Neonicotinoids are systemic neurotoxins, widely applied as seed dressings to arable crops, including those visited by bees, such as oilseed rape. When bees feed upon treated crops they are exposed to the pesticide at low concentrations in both the nectar and pollen (Blacquiere et al., 2012; Goulson, 2013; Godfray et al., 2014). A number of high profile studies have been published in recent years, suggesting a link between bumblebee health and exposure to neonicotinoid insecticides (e.g., Laycock et al., 2012; Whitehorn et al., 2012; Gill, Ramos-Rodriguez & Raine, 2012; Feltham, Park & Goulson, 2014; Gill & Raine, 2014). However, most of these studies can be criticised for not being representative of real, field situations since bees were forced to feed on pesticide-treated food, whereas in reality bees are free to choose where they forage. There is ongoing debate as to whether these studies accurately represent field exposure of bees to neonicotinoids (Goulson, 2013; Godfray et al., 2014). Nevertheless, on the basis of these studies and others on honeybees (Henry et al., 2012), the European Union recently voted to suspend use of the three most widely used neonicotinoids (imidacloprid, thiamethoxam and clothianidin) for use as seed dressings on flowering crops that attract bees, for a minimum of 2 years.
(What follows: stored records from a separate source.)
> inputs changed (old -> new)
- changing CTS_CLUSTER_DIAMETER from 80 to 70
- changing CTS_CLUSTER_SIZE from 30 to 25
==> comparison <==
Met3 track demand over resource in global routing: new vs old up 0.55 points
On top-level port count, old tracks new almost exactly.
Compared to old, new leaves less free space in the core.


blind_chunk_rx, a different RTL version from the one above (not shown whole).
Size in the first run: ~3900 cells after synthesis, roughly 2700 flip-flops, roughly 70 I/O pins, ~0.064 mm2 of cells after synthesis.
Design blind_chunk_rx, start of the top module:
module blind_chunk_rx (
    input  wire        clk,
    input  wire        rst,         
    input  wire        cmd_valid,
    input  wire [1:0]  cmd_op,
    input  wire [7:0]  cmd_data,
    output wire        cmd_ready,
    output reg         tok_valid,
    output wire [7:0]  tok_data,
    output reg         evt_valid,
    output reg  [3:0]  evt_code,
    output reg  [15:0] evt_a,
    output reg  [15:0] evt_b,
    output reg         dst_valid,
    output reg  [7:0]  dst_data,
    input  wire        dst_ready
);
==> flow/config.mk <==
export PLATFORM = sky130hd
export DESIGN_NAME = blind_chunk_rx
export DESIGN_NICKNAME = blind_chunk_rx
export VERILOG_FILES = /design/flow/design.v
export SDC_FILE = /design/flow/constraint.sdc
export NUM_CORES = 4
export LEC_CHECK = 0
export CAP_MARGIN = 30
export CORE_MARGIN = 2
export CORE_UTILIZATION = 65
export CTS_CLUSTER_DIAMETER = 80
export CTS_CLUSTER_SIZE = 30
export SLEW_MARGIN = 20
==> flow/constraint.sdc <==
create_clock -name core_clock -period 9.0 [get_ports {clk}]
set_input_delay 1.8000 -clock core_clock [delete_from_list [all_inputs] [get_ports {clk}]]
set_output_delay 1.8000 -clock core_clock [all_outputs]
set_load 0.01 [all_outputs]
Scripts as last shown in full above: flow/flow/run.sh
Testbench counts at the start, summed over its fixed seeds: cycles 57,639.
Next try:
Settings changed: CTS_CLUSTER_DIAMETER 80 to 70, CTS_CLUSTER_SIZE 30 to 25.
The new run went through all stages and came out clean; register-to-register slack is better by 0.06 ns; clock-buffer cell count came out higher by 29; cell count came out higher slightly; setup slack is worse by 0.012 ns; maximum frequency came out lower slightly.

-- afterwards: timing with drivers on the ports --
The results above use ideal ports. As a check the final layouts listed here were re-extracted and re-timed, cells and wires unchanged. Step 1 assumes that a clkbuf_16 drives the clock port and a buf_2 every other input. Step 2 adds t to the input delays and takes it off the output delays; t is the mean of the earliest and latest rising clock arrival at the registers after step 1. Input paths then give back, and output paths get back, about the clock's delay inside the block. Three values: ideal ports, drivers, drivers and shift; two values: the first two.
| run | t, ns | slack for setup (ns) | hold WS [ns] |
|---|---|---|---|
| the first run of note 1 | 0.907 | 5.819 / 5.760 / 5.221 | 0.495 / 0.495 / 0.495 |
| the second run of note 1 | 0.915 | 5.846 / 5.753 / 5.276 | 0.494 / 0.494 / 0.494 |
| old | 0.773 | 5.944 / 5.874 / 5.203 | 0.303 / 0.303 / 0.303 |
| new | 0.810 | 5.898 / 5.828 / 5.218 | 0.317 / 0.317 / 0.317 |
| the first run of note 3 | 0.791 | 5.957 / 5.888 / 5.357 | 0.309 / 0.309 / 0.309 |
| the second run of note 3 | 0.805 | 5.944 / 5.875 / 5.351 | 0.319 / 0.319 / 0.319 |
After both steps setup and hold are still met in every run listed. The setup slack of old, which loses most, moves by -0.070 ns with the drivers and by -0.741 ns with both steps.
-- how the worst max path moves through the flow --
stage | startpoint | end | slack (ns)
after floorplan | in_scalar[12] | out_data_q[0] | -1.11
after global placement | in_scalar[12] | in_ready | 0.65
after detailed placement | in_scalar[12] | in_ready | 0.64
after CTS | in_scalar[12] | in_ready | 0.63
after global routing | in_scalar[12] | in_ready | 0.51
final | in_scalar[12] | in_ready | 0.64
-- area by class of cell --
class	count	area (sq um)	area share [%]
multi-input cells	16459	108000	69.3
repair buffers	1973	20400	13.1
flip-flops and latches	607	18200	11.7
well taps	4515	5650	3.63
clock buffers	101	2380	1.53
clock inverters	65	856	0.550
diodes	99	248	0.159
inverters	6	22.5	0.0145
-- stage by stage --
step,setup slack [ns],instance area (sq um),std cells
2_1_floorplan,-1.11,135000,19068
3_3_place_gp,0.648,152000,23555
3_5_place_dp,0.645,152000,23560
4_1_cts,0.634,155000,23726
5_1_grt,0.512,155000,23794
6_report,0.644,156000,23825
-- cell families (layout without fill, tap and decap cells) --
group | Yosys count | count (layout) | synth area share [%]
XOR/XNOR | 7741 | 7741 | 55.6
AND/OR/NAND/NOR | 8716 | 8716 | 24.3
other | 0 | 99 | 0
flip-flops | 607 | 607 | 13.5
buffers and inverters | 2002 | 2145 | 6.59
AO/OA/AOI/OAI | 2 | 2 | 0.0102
From an optimization exercise on the open Yosys and OpenROAD flow, aimed at small area, a short achievable clock period and few clock cycles; shortcuts taken in it are not production practice. RTL that was checked went through simulation tests only; none was proved equivalent to the original. Function not checked in run 1: the RTL went through the layout flow alone.

==> flow/design.v (outline; a module is shown in full before it is edited, if it fits) <==
// module bn_resp: 52 lines
// module bluenumi_led: 1030 lines
module bluenumi_led (
    input  wire        clk,
    input  wire        rst,           
    input  wire        cmd_valid,
    output wire        cmd_ready,
    input  wire [63:0] cmd_word,
    input  wire [31:0] cmd_now,       
    output wire        rsp_valid,
    output wire [3:0]  rsp_status,
    output wire [31:0] led_level      
);
  // ...
==> flow/flow/run.sh <==
#!/bin/bash
# The standard layout (standard.sh), with one change: the buffers that
# buffer_ports puts on every input and output port are sky130_fd_sc_hd__buf_1
# cells instead of the tool's default pick (clkdlybuf4s50_1, a delay cell).
# ORFS's own logs go to orfs/logs; make's output goes to standard.log.
set -euo pipefail
bash standard.sh 'BUFFER_PORTS_ARGS=-buffer_cell sky130_fd_sc_hd__buf_1' finish > standard.log 2>&1
==> flow/standard.sh <==
#!/bin/bash
# synth_recipe.tcl (not shown) runs the flow's synth.tcl, then flattens the netlist and writes it again
# the make line also repeats each setting of config.mk as NAME=value (left out here)
make -C /OpenROAD-flow-scripts/flow DESIGN_CONFIG=/design/flow/config.mk WORK_HOME=/design/flow/orfs CLKGATE_MAP_FILE= SYNTH_SCRIPT=/design/flow/synth_recipe.tcl "${@:-finish}"
==> flow/config.mk <==
export PLATFORM = sky130hd
export DESIGN_NAME = bluenumi_led
export DESIGN_NICKNAME = bluenumi_led
export VERILOG_FILES = /design/flow/design.v
export SDC_FILE = /design/flow/constraint.sdc
export NUM_CORES = 4
export LEC_CHECK = 0
export ABC_AREA = 1
export CAP_MARGIN = 20
export CORE_MARGIN = 2
export CORE_UTILIZATION = 45
export PLACE_DENSITY = 0.6
export SLEW_MARGIN = 20
export SYNTH_HIERARCHICAL = 1
export SYNTH_MEMORY_MAX_BITS = 131072
==> flow/constraint.sdc <==
create_clock -name core_clock -period 30.0 [get_ports {clk}]
set_input_delay 6.0000 -clock core_clock [delete_from_list [all_inputs] [get_ports {clk}]]
set_output_delay 6.0000 -clock core_clock [all_outputs]
set_load 0.01 [all_outputs]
In 2013, the UK’s Food & Environment Research Agency (FERA) published an online report describing the results of a field study they performed in 2012 on the impacts of neonicotinoid seed dressings on the development of bumblebee colonies (FERA, 2013). The study was specifically commissioned in response to the publication of Whitehorn et al. (2012), which described an 85% drop in queen production in bumblebee colonies exposed for 2 weeks to field-realistic levels of imidacloprid. During the exposure phase of the Whitehorn study, the bees were confined and thus had no choice but to feed on treated food; the FERA study was an attempt to improve the realism of the experimental design by conducting this exposure phase with free-flying bees in the field.
The FERA study came to the conclusion that there was no significant link between pesticide exposure and colony performance, in contrast with the findings of Whitehorn et al. (2012). However, attempts to improve the realism of the experiment by exposing bees in the field led to problems in standardising exposure between treatment groups, with neonicotinoids being recorded in control colonies. The European Food Standards Agency subsequently reviewed the study and raised concerns about how the authors had “elaborated and interpreted” their results (European Food Safety Authority, 2013). Here I present the results of a simplified re-analysis of the same data set based on the pesticide exposure of individual colonies.
In brief, the methods followed by FERA were as follows. Sixty young colonies of Bombus terrestris audax were obtained from a commercial supplier (Biobest, Belgium), and twenty of these colonies were each placed adjacent to one of three oilseed rape fields, treated with a neonicotinoid seed dressing of either clothianidin, imidacloprid, or neither (control). The colonies adjacent to the imidacloprid-treated field were placed out two weeks later than the other colonies, and were significantly smaller at the outset. Colonies were weighed and the number of workers counted at the outset of the experiment. Colonies were subsequently weighed weekly, and a single sample of stored nectar and pollen removed from each during the oilseed rape flowering period for neonicotinoid residue analysis. The oilseed rape fields had recently commenced flowering when the colonies were first placed out, and the colonies were removed after 6–7 weeks when flowering ceased. Colonies were then placed in sites with floral resources believed to be free of neonicotinoids. After a total of 8–9 weeks the colonies were senescing, and so were destructively sampled, at which point colony attributes such as numbers of new queens and numbers of workers were assessed.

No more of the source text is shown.